MgAl2O4 spinels from Allende and NWA 763 carbonaceous chondrites: Structural refinement, cooling history, and trace element contents

1Davide Lenaz,2Vanni Lughi,3Diego Perugini,3,4Maurizio Petrelli,5Gianluca Turco,6Birger Schmitz
Meteoritics & Planetary Science (in Press) Link to Article []

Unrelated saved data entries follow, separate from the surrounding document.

==> flow/design.v (excerpt) <==
module LSTM(clk, Of, En, Ci, Cip, In, Ui, Uf, Uk, Uo, Wi, Wk, Wf, Wo, Vo, Bi, Bo, Bf, Bk, PrevH, Cout, Hout);
For scale: ~2400 cells after synthesis, ~150 I/O pins, roughly 17000 sq um of cells after synthesis.
Settings: LEC_CHECK=0, ABC_AREA=1, CAP_MARGIN=20, CELL_PAD_IN_SITES_DETAIL_PLACEMENT=0, CELL_PAD_IN_SITES_GLOBAL_PLACEMENT=0, CORE_MARGIN=2, CORE_UTILIZATION=66, CTS_CLUSTER_DIAMETER=231, CTS_CLUSTER_SIZE=70, GPL_ROUTABILITY_DRIVEN=1, HOLD_SLACK_MARGIN=-0.07, MIN_ROUTING_LAYER=met1, SLEW_MARGIN=20; clock period 37.1 ns.
run.sh (not shown) runs the stock make flow with config.mk's settings and CLKGATE_MAP_FILE=.
The first run finished but fails on negative setup slack.
Change:
CELL_PAD_IN_SITES_DETAIL_PLACEMENT = default   (was 0)
CELL_PAD_IN_SITES_GLOBAL_PLACEMENT = default   (was 0)
CORE_UTILIZATION = 68   (was 66)
CTS_CLUSTER_DIAMETER = default   (was 231)
CTS_CLUSTER_SIZE = default   (was 70)
GPL_ROUTABILITY_DRIVEN = default   (was 1)
HOLD_SLACK_MARGIN = default   (was -0.07)
MIN_ROUTING_LAYER = default   (was met1)
clock period = 34.6 ns   (was 37.1 ns; I/O delays follow)
Outcome: The changed run completed, yet does not pass: negative setup slack. Synthesized cell count stays the same. Synthesized area does not change. Routed wire length rose by 0.52%. Clock skew rose by 0.0031 ns. Global-route usage rises by 1.0 points. Die area drops by 2.9%. Cell count is about the same. Worst hold slack stays flat. Cell area stays flat. Count of clock-buffer cells in the layout is unchanged.
Change:
ABC_AREA = default   (was 1)
CORE_UTILIZATION = 35   (was 68)
clock period = 63.1 ns   (was 34.6 ns; I/O delays follow)
=>
- Now the flow finished clean
- area after synthesis came out lower by a little under a tenth
- setup slack gains 13 ns
- routed wire length came out lower by a few percent
- worst hold slack loses 0.024 ns


Setup of run 1:
Starting RTL as in the previous note.
clock: 44.2 ns
lec_check: 0
cap_margin: 20
core_margin: 2
core_utilization: 40
setup_slack_margin: 2.05
slew_margin: 20
Run 1 was carried through to the last stage, and its layout satisfied the timing, design-rule and antenna checks.
#### Input delta (run 2 over run 1)
Settings: SETUP_SLACK_MARGIN: 2.05 -> 4.53; CORE_UTILIZATION: 40 -> 56; the clock period (ns, I/O delays scaled along): 44.2 -> 24.5.
==> comparison <==
- | run 2 | all stages done | FAIL | setup timing |
- Compared with run 1, run 2 shows layout filler cell count lower by 36%.
- Relative to run 1, the count of inserted tapcells of run 2 is lower by about 27%.
- The critical path depth of run 2 is lower than that of run 1.
- Note that the non-clock buffer count recorded for run 2 amounts to 1.6 times the value seen in run 1.
- Across both runs, final worst setup slack was lower for run 2 than for run 1.
- Run 2 improves on run 1 in global-route wire length before repair.
- Between run 1 and run 2, the difference in clock input transition at the sequential cells of the worst setup and hold paths is negligible.
Input-level comparison between run 3 and run 2:
Settings: an added CORE_ASPECT_RATIO of 0.69; an added CTS_CLUSTER_SIZE of 100; a change of SETUP_SLACK_MARGIN from 4.53 to -1.93; a change of CAP_MARGIN from 20 to 40; an added HOLD_SLACK_MARGIN of 0.3; an added ABC_AREA of 1; an added TNS_END_PERCENT of 5; a change of CORE_UTILIZATION from 56 to 72; an added PLACE_DENSITY of 0.85; an added CTS_CLUSTER_DIAMETER of 391.
Results
On clock-pin slew of the registers on the worst-case setup and hold paths, run 2 and run 3 are basically level.
Compared to run 2, run 3 has routability congestion estimate about 8% higher.
Of run 2 and run 3, run 2 shows the lower utilization, with run 3 above it.
Total track usage ends up lower on run 2.
Run 3: complete, dirty (setup timing)
Cmp run 2 and run 3 / number of buffers other than clock buffers in the final layout / higher: run 3
Final cell count (run 3 vs. run 2) increases by more than 10%
### run 3 -> run 4
Settings: SETUP_SLACK_MARGIN: -1.93 -> unset; PLACE_DENSITY: 0.85 -> unset; HOLD_SLACK_MARGIN: 0.3 -> unset; CAP_MARGIN: 40 -> 20; CTS_CLUSTER_DIAMETER: 391 -> 373; CTS_CLUSTER_SIZE: 100 -> 99; CORE_ASPECT_RATIO: 0.69 -> unset; the clock period (ns, I/O delays scaled along): 24.5 -> 16.7.
Results
Although run 4 finished all stages, its layout failed final checks on setup timing.
Run 4: worst path required time 6.24 ns below run 3
For wire length of the first global-routing pass, run 3 and run 4 come out practically identical.
Relative to run 3, the global-route usage of run 4 is higher by 0.76 points.
The met3 track utilization from global routing reported for run 4 is smaller than that of run 3 by 1.2 points.
Register share of the cell area across run 4 and run 3: no real change.
==> inputs of wip/garnet <==
// CLOCK_TOP
module CLOCK_TOP( 
	   SEG0, SEG1, SEG2, SEG3, SEG4, SEG5, SEG6, SEG7, LED, BUZ_OUT,
	   CLK50M, KEY1, KEY2, KEY3, SW0, SW1, SW2, SW3, SW4, SW5, KNOCK,
	   SENSOR, ROT_A, ROT_B
	   );
clock: 4.62 ns
lec_check: 0
abc_area: 1
cap_margin: 0
core_margin: 2
core_utilization: 72
cts_cluster_diameter: 397
cts_cluster_size: 11
hold_slack_margin: 0.3
setup_slack_margin: 0.68
slew_margin: 20
run.sh (not shown) runs the stock make flow with config.mk's settings and CLKGATE_MAP_FILE=.
==> wip/quartz: changes against wip/garnet <==
Settings changed: CAP_MARGIN 0 to 30, CORE_MARGIN 2 to 3, CTS_CLUSTER_DIAMETER 397 to default, CTS_CLUSTER_SIZE 11 to 14, GPL_ROUTABILITY_DRIVEN from default to 0, HOLD_SLACK_MARGIN 0.3 to default, MAX_ROUTING_LAYER from default to met4, MIN_ROUTING_LAYER from default to met1, PLACE_DENSITY_LB_ADDON from default to 0.06, SETUP_SLACK_MARGIN 0.68 to 1.36, TNS_END_PERCENT from default to 65.
==> wip/yarrow: changes against wip/garnet <==
Settings changed: ABC_AREA 1 to default, CAP_MARGIN 0 to 20, CORE_UTILIZATION 72 to 40, CTS_CLUSTER_DIAMETER 397 to default, CTS_CLUSTER_SIZE 11 to default, HOLD_SLACK_MARGIN 0.3 to default, SETUP_SLACK_MARGIN 0.68 to default.
==> flow/constraint.sdc (replaced) <==
create_clock -name core_clock -period 20.0 [get_ports {CLK50M}]
set_input_delay 4.0000 -clock core_clock [delete_from_list [all_inputs] [get_ports {CLK50M}]]
set_output_delay 4.0000 -clock core_clock [all_outputs]
set_load 0.01 [all_outputs]
==> flow_summary.ini <==
; flow metrics
[timing]
period_used_pct = 41.3

[outcome]
status = timing/DRC/antenna clean

[placement]
dp_slack_ns = 12.32

[logic_synthesis]
syn_nets = 2284

[power]
pwr-share-comb_pct = 1.1
powerComb_uw = 15.8

[global_route]
overflow = 0

[drt]
dr_wl_met3_mm = 1.57
Source of the figures above: wip/yarrow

1Department of Mathematics and Geosciences, University of Trieste, 34128 Trieste, Italy
2Department of Engineering and Architecture, University of Trieste, 34127 Trieste, Italy
3Department of Physics and Geology, University of Perugia,06123 Perugia, ltaly
4INFN, Sezione di Perugia, 06123 Perugia, Italy
5Department of Medical Sciences, University of Trieste,Piazza dell’Ospitale 1, 34125 Trieste, Italy
6Astrogeobiology Laboratory, Department of Physics, Lund University, 22100 Lund, Sweden
Published by arrangement with John Wiley & Sons

MgAl2O4 spinels from Allende and NWA 763 carbonaceous chondrites were studied by X‐ray single crystal diffraction, SEM, electron microprobe, LA‐ICP‐MS, and Raman spectroscopy. Those from Allende are almost pure, but, in one case, we found a strong FeOtot zonation. Spinels from NWA 763 show Mg‐Fe2+ substitutions. Almost pure MgAl2O4 spinels from both meteorites underwent slow cooling and reached their intracrystalline closure temperature (Tc) in the range 460–520 °C. The NWA 763 spinel with higher FeO content shows a Tc of about 720 °C. X‐ray single crystal diffraction and Raman spectroscopy suggest a slow cooling and an ordered structure with trivalent cations in M site and divalent in T site. Among the trace elements, Ti and Co are enriched with respect to the terrestrial analogs, while Mn, Ni, and Sn show intermediate values between different terrestrial occurrences. Vanadium cannot be used as a tracer of extraterrestrial origin as for Cr‐spinels, because its content is similar in extraterrestrial and terrestrial spinels. In the zoned crystal from Allende, Co show a strong zonation similar to that of FeO.